I’ve flown in a Convair 580 [turboprop], a solid old workhorse like the DC-3.
Oh man, that 95 wagon would have been the best! Saab 96s have been on my search list for awhile, but their parts availability is just not good at all…I still love ’em though!
And that 99 interior is soooooo cool. Maybe I’ll have to watch a Bergman movie today or something.
Great write-up! I love Saabs…had a ’90 900s hatchback and a ’96 900s convertible. A kid up the street from me had a 99 EMS in a salmon-silver color, it was too cool.
I have never driven a 9000, but I would really like to get one.
If you can find a 9000 that’s been well maintained and hasn’t been modded to death, buy it and never part with it. A ’93 9000CSE remains my all-time favorite car. At 365,000 miles I literally shed a tear the day I had it flatbedded away when it just didn’t warrant another $1200 repair. The little family-owned upstate NY Saab dealership that took it as a “token trade” on its replacement mined it for bits and pieces, and when I picked up my new car it was on a lift being picked down to a near shell, still to live on as parts of who-knows-how-many organ recipients. Wonderful car.

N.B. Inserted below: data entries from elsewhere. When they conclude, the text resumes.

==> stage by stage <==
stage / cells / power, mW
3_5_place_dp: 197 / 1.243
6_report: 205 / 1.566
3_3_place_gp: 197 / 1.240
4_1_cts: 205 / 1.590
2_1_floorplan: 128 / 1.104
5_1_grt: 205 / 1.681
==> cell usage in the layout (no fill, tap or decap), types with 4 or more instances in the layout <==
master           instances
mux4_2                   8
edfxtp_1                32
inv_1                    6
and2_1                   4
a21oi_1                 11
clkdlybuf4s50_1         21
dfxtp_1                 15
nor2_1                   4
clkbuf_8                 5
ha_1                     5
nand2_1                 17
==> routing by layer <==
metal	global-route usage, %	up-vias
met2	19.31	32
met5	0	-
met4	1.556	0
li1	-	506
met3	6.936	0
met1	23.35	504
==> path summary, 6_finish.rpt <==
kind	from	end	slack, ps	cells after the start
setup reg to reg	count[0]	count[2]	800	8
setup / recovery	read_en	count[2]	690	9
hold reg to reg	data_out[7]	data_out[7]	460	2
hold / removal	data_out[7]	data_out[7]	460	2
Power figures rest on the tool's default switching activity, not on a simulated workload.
--- ./config.mk ---
export PLATFORM = sky130hd
export DESIGN_NAME = stopwatch
export DESIGN_NICKNAME = stopwatch
export VERILOG_FILES = /design/flow/design.v
export SDC_FILE = /design/flow/constraint.sdc
export NUM_CORES = 4
export LEC_CHECK = 1
export CORE_UTILIZATION = 40
--- ./constraint.sdc ---
current_design stopwatch

set clk_period 5.7
set clk_io_pct 0.2

create_clock -name clk0 -period $clk_period [get_ports {clk}]

set non_clock_inputs [all_inputs -no_clocks]
set_input_delay [expr $clk_period * $clk_io_pct] -clock clk0 $non_clock_inputs
set_output_delay [expr $clk_period * $clk_io_pct] -clock clk0 [all_outputs]
--- ./design.v ---
module stopwatch (
input start_stop,
input reset,
input clk,
output [6:0] hex0,   
output [6:0] hex1,   
output [6:0] hex2,   
output [6:0] hex3);  
reg [2:0] button_syncroniser;
      wire button_was_pressed;
always @(posedge clk) begin
   button_syncroniser[0] <= start_stop;
   button_syncroniser[1] <= button_syncroniser[0];
   button_syncroniser[2] <= button_syncroniser[1];
end
assign button_was_pressed = ~ button_syncroniser[2]
                            & button_syncroniser[1];
reg device_running;
reg [16:0] pulse_counter =  17'd0;
wire hundredth_of_second_passed =
       (pulse_counter ==  17'd259999);
always @(posedge clk or posedge reset) begin
   if (reset) pulse_counter <= 0;
   else if (  device_running |
              hundredth_of_second_passed)
       if (hundredth_of_second_passed)
              pulse_counter <= 0;
       else pulse_counter <= pulse_counter + 1;
      end
reg [3:0] hundredths_counter = 4'd0;
wire tenth_of_second_passed =
       ((hundredths_counter == 4'd9) &
         hundredth_of_second_passed);
always @(posedge clk or posedge reset) begin
   if (reset) hundredths_counter <= 0;
   else if (hundredth_of_second_passed)
       if (tenth_of_second_passed)
              hundredths_counter <= 0;
       else hundredths_counter <=
              hundredths_counter + 1;
      end
reg [3:0] tenths_counter =  4'd0;
wire second_passed = ((tenths_counter == 4'd9) &
                       tenth_of_second_passed);
always @(posedge clk or posedge reset) begin
   if (reset) tenths_counter <= 0;
   else if (tenth_of_second_passed)
       if (second_passed) tenths_counter <= 0;
       else tenths_counter <= tenths_counter + 1;
      end
reg [3:0] seconds_counter = 4'd0;
wire ten_seconds_passed =
       ((seconds_counter == 4'd9) &
         second_passed);
always @(posedge clk or posedge reset) begin
   if (reset) seconds_counter <= 0;
   else if (second_passed)
       if (ten_seconds_passed) seconds_counter <= 0;
       else seconds_counter <= seconds_counter + 1;
      end
reg [3:0] ten_seconds_counter = 4'd0;
always @(posedge clk or posedge reset) begin
   if (reset) ten_seconds_counter <= 0;
   else if (ten_seconds_passed)
       if (ten_seconds_counter == 4'd9)
              ten_seconds_counter <= 0;
       else ten_seconds_counter <=
              ten_seconds_counter + 1;
      end
reg [6:0] decoder_ten_seconds;
always @(*) begin
   case (ten_seconds_counter)
       4'd0:    decoder_ten_seconds <=  7'b0000001;
       4'd1:    decoder_ten_seconds <=  7'b1001111;
       4'd2:    decoder_ten_seconds <=  7'b0010010;
       4'd3:    decoder_ten_seconds <=  7'b0000110;
       4'd4:    decoder_ten_seconds <=  7'b1001100;
       4'd5:    decoder_ten_seconds <=  7'b0100100;
       4'd6:    decoder_ten_seconds <=  7'b0100000;
       4'd7:    decoder_ten_seconds <=  7'b0001111;
       4'd8:    decoder_ten_seconds <=  7'b0000000;
       4'd9:    decoder_ten_seconds <=  7'b0000100;
       default: decoder_ten_seconds <=  7'b1111111;
   endcase;
end
assign hex3 = decoder_ten_seconds;
reg [6:0] decoder_seconds;
always @(*) begin
   case (seconds_counter)
       4'd0:    decoder_seconds <=  7'b0000001;
       4'd1:    decoder_seconds <=  7'b1001111;
       4'd2:    decoder_seconds <=  7'b0010010;
       4'd3:    decoder_seconds <=  7'b0000110;
       4'd4:    decoder_seconds <=  7'b1001100;
       4'd5:    decoder_seconds <=  7'b0100100;
       4'd6:    decoder_seconds <=  7'b0100000;
       4'd7:    decoder_seconds <=  7'b0001111;
       4'd8:    decoder_seconds <=  7'b0000000;
       4'd9:    decoder_seconds <=  7'b0000100;
       default: decoder_seconds <=  7'b1111111;
   endcase;
end
assign hex2 = decoder_seconds;
reg [6:0] decoder_tenths;
always @(*) begin
   case (tenths_counter)
       4'd0:    decoder_tenths <= 7'b0000000;
       4'd1:    decoder_tenths <= 7'b1001111;
       4'd2:    decoder_tenths <= 7'b0010010;
       4'd3:    decoder_tenths <= 7'b0000110;
       4'd4:    decoder_tenths <= 7'b1001100;
       4'd5:    decoder_tenths <= 7'b0100100;
       4'd6:    decoder_tenths <= 7'b0100000;
       4'd7:    decoder_tenths <= 7'b0001111;
       4'd8:    decoder_tenths <= 7'b0000000;
       4'd9:    decoder_tenths <= 7'b0000100;
       default: decoder_tenths <= 7'b1111111;
   endcase;
end
assign hex1 = decoder_tenths;
reg [6:0] decoder_hundredths;
always @(*) begin
   case (hundredths_counter)
       4'd0:    decoder_hundredths <= 7'b0000000;
       4'd1:    decoder_hundredths <= 7'b1001111;
       4'd2:    decoder_hundredths <= 7'b0010010;
       4'd3:    decoder_hundredths <= 7'b0000110;
       4'd4:    decoder_hundredths <= 7'b1001100;
       4'd5:    decoder_hundredths <= 7'b0100100;
       4'd6:    decoder_hundredths <= 7'b0100000;
       4'd7:    decoder_hundredths <= 7'b0001111;
       4'd8:    decoder_hundredths <= 7'b0000000;
       4'd9:    decoder_hundredths <= 7'b0000100;
       default: decoder_hundredths <= 7'b1111111;
   endcase;
end
assign hex0 = decoder_hundredths;
endmodule
--- ./run.sh ---
#!/bin/bash
# OpenROAD 26Q1-2900-gdf79404cd8, Yosys 0.63+post, stock flow scripts
make -C /OpenROAD-flow-scripts/flow DESIGN_CONFIG=/design/flow/config.mk WORK_HOME=/design/flow/orfs finish
==> metrics.cfg <==
[global_routing]
grt-busiest-layer=met1
grt_max_degree=34
grt_overflow_total=0
grtUsageTotal=0.174
use_met1=0.283
use_met3=0.0373
grt_pass1_wl_um=8570
antenna_found_initial=0
use_met2=0.250
grt_pass1_vias=1843

[die]
die-height_um=79.4
initial_core_util=0.424
core.rowCount=27
chip_area_um2=6300
die_w_um=79.4
core_um2=5640
io_pins=31

[timing]
worst_pin_slew_ns=0.794
relSlewSlack=0.468
hold_viol=0
worst_clock_skew_ns=0.00317
tns_ns=0
rsz0062_at_grt=false
finalSetupViolCount=0
fin_crit_sh=0.586
fin_crit_ns=3.34
fmax_mhz=299
finalMaxSlewViolations=0

[pwr]
total_power_uw=402
p_leak_nw=1.18
ir_drop_v=0.0000803
p_per_area_nw_per_um2=142

[yosys]
postSynthAreaPerCell_um2=8.25
synth.cell_area_um2=2390
ys_ff=33
synth_cell_types=36
ys_cells=290
yosys_area_um2=2390
syn_inst=290
synth_seq_share=0.345
yosys_warnings=3

[worst_setup_path]
endpoint_kind=primary output
crit_chain=inv_1 -> ha_1 -> or2_2 -> a21oi_1 -> a31oi_1 -> clkdlybuf4s50_1
crit_end=hex0[3]
r2r_end=hundredths_counter[1]
required_ns=4.56
crit_type=reg2out
reg2regPathDepth=4
r2r_start=pulse_counter[5]
critical_path_arrival_ns=2.20
slowest_stage=clkdlybuf4s50_1
crit_start=hundredths_counter[1]
critical-path-max-stage-delay_ns=0.44
cp-start-kind=flop
cp_max_fo=6
worst-r2r-setup-slack_ns=3.27

[drt]
ant_nets=0
drt-pass1-iter-count=4
detail_route.iter0.violations=71
routedWlPerCell_um=12.9
routed_wl_um=5020
diodes=0
vias_per_cell=5.32
remaining_drc_errors=0
vias=2070

[cts]
cts_root_buf=clkbuf_8
cts_made_buffers=5
cts_resized=0
cts_tree=yes
cts-htree-levels=2
clkTransAtPathRegs_ns=0.06
cts-hold-fix-buffers=0
clk_path_buf_depth=2
clkLatencyLatePin_ns=0.28
cts_sinks=33
postCtsSetupRepairBufs=0

[finish]
lay_top_cells=nor2_1 (35), dfrtp_1 (33), nand2_1 (31)
final_area_um2=2820
n_fill_cell=557
syn2layout_area_growth_pct=17.8
layout.cells.most_common=nor2_1
layout-drive-gt1-share=0.0726

[place]
hpwl_um=3570
placed_cell_area_um2=2750
io_buffers=29
place.gp.congestion=0.828

[run]
tool_warnings=42
maxCapViolations=0

[min_path]
hold_path_class=reg2reg

[outcome]
status=complete, no violations

per-stage QoR:
step | instances | setup WS [ns] | utilization | hold slack [ns]
2_1_floorplan | 290 | 3.30 | - | 0.448
3_3_place_gp | 383 | 2.69 | 0.487 | 0.479
3_5_place_dp | 383 | 2.67 | 0.487 | 0.476
4_1_cts | 389 | 2.35 | 0.500 | 0.487
5_1_grt | 389 | 2.22 | 0.500 | 0.519
6_report | 389 | 2.36 | 0.500 | 0.483
worst max-delay path: cells and delay by family, from the launching register on:
kind	cells	cell delay, ns
flops	1	0.41
buf+inv	2	0.58
fa+ha+maj	1	0.28
simple gates	1	0.31
compound gates	2	0.34
kinds of logic (layout without fill, tap and decap cells):
family	Yosys count	in the layout	synth area share
compound gates	69	69	0.164
buf+inv	25	52	0.0397
mux	9	9	0.0408
fa+ha+maj	21	21	0.110
simple gates	123	123	0.265
xor+xnor	10	10	0.0366
flops	33	33	0.345
layer usage:
layer  vias to the layer above  part of all wire
met5                         -                 0
met4                         0             0.013
met3                         8             0.043
met2                        33              0.41
met1                       957              0.53
li1                       1072                 -
power by group:
| part | internal, mW | switching [mW] | total (mW) |
|---|---|---|---|
| sequential | 0.234 | 0 | 0.234 |
| clock | 0.0802 | 0.0815 | 0.162 |
| combinational | 0.00110 | 0.00462 | 0.00572 |
worst min-delay path by stage:
stage                       startpoint               end  slack (ns)  depth (start not counted)
final                 pulse_counter[0]  pulse_counter[0]        0.48                          1
after global routing  pulse_counter[0]  pulse_counter[0]        0.52                          1
after CTS             pulse_counter[0]  pulse_counter[0]        0.49                          1
synth_stat cells:
cell | n | area [µm²]
o311ai_0 | 1 | 8.76
or2_2 | 4 | 25.0
nor4_4 | 1 | 21.3
inv_1 | 16 | 60.1
and4_1 | 2 | 17.5
buf_2 | 1 | 5.00
o41ai_2 | 1 | 16.3
and3_1 | 2 | 12.5
nand2_1 | 31 | 116
or4_4 | 1 | 11.3
nor3_1 | 3 | 15.0
a21oi_1 | 25 | 125
dfrtp_1 | 33 | 826
a31oi_1 | 3 | 18.8
o211ai_1 | 6 | 45.0
nor3_2 | 2 | 20.0
mux2i_1 | 3 | 30.0
o31ai_1 | 3 | 22.5
nor2b_1 | 3 | 18.8
nand2b_1 | 4 | 25.0
nor4_1 | 1 | 6.26
or3_1 | 5 | 31.3
o21ai_0 | 29 | 145
a41o_1 | 1 | 10.0
nand3b_1 | 2 | 15.0
nand4_1 | 7 | 43.8
xnor2_1 | 6 | 52.6
or4b_4 | 1 | 13.8
clkbuf_1 | 8 | 30.0
mux2_2 | 6 | 67.6
xor2_1 | 4 | 35.0
or4_1 | 5 | 37.5
nand3_1 | 13 | 65.1
and2_1 | 1 | 6.26
ha_1 | 21 | 263
nor2_1 | 35 | 131
flip-flops by register name (all words and copies together) (netlist names):
register             count
hundredths_counter       4
pulse_counter           17
seconds_counter          4
ten_seconds_counter      4
tenths_counter           4
layout make-up:
type | instances | area (µm²) | area share
Sequential cell | 33 | 826 | 0.293
Multi-Input combinational cell | 232 | 1470 | 0.522
Timing Repair Buffer | 30 | 298 | 0.106
Clock inverter | 1 | 5.00 | 0.00177
Inverter | 16 | 60.1 | 0.0213
Tap cell | 72 | 90.1 | 0.0319
Clock buffer | 5 | 68.8 | 0.0244
Power and IR drop assume default switching activity.
**flow/design.v**
```verilog
`default_nettype none
module hw5prob3
  (input  logic gym, trainer,
   input  logic clock, reset,
   output logic got_em_all);
  enum {Grotle, Ekans, Snivy} state, nextState;
  always_ff @(posedge clock, posedge reset)
    if (reset)
      state <= Grotle;
    else
      state <= nextState;
  always_comb 
    case (state)
      Ekans: nextState = Snivy;
      Snivy: nextState = (gym == 1'b0) ? Grotle : Snivy;
      default: nextState = (gym == trainer) ? Snivy : Ekans;
    endcase
  always_comb 
    case (state)
      Ekans: got_em_all = 1'b0;
      Snivy: got_em_all = ~gym;
      default: got_em_all = trainer;
    endcase
endmodule : hw5prob3
```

The 900 convertible and the 9000CSE were the 2 cars that cemented my deep desire for a Saab; it took quite a few more years but my weekender is an ’04 Aero convertible. It’s lines are gorgeous, and a weekend doesn’t go by where I don’t get a compliment. Repairs are expensive (I’m the opposite of mechanical; the HVAC fan went out and that was $600), and it’s old school technology, but the car makes its occupants feel special. The 6-speed and Borla don’t hurt either.
The 99 did shake up convention somewhat…there is nothing stylish about it. But the weirdness wears off when you recognize the intention of the design and idiosyncrasies. I used to think boxy Volvos were visually impairing too, yet here I am admiring that distinctiveness and wishing they’d go back to that shape.
I’m sorry Warren doesn’t get it, but everyone doesn’t need to.
Funnily enough, the ‘youngsters’ today don’t what a Saab is but will often positively comment. “Sabe” is what the car wash attendant called it the other day after he asked where to put the key. I was just glad he knew how to drive a stick.
The writer didn’t mention for some reason that the V4 in his wagon was a Ford.
I don’t think Saab ever did their own clean-sheet engine design. The early two-stroke motors were based on a DKW design. As you note, the V4 was a Ford motor.
The turbo 4-cylinder mill that Saab is best known for started life as a Triumph engine. (These were actually bought from Triumph initially, but the usual British quality-control issues raised their heads. Saab brought production in-house where they made numerous improvements over the years.)
The last-generation Saabs used GM engines.
True. When Saab switched over to the V4 it was a German Ford. Likewise the inline 4 used by the 99 was originally manufactured by Triumph in the early years, but Saab brought production in-house due to quality issues.
British consultants Ricardo were closely involved as well, for both SAAB and Triumph, but only Triumph got the 16v/single camshaft head use din the Dolimite Sprint
In 1966 (IIRC) Pops bought a SAAB wagon , two stroke engine , he loved it , it was bright red and was extremely good in the New England snow .
A Dealer mechanic wrecked it during service , Pops was crushed .
Different cars to be sure , wonderfully comfortable for young me , my tall and skinny Father , his Wife and so on .
Different looking but not every one liked Chevies back then , hard as that may be to believe .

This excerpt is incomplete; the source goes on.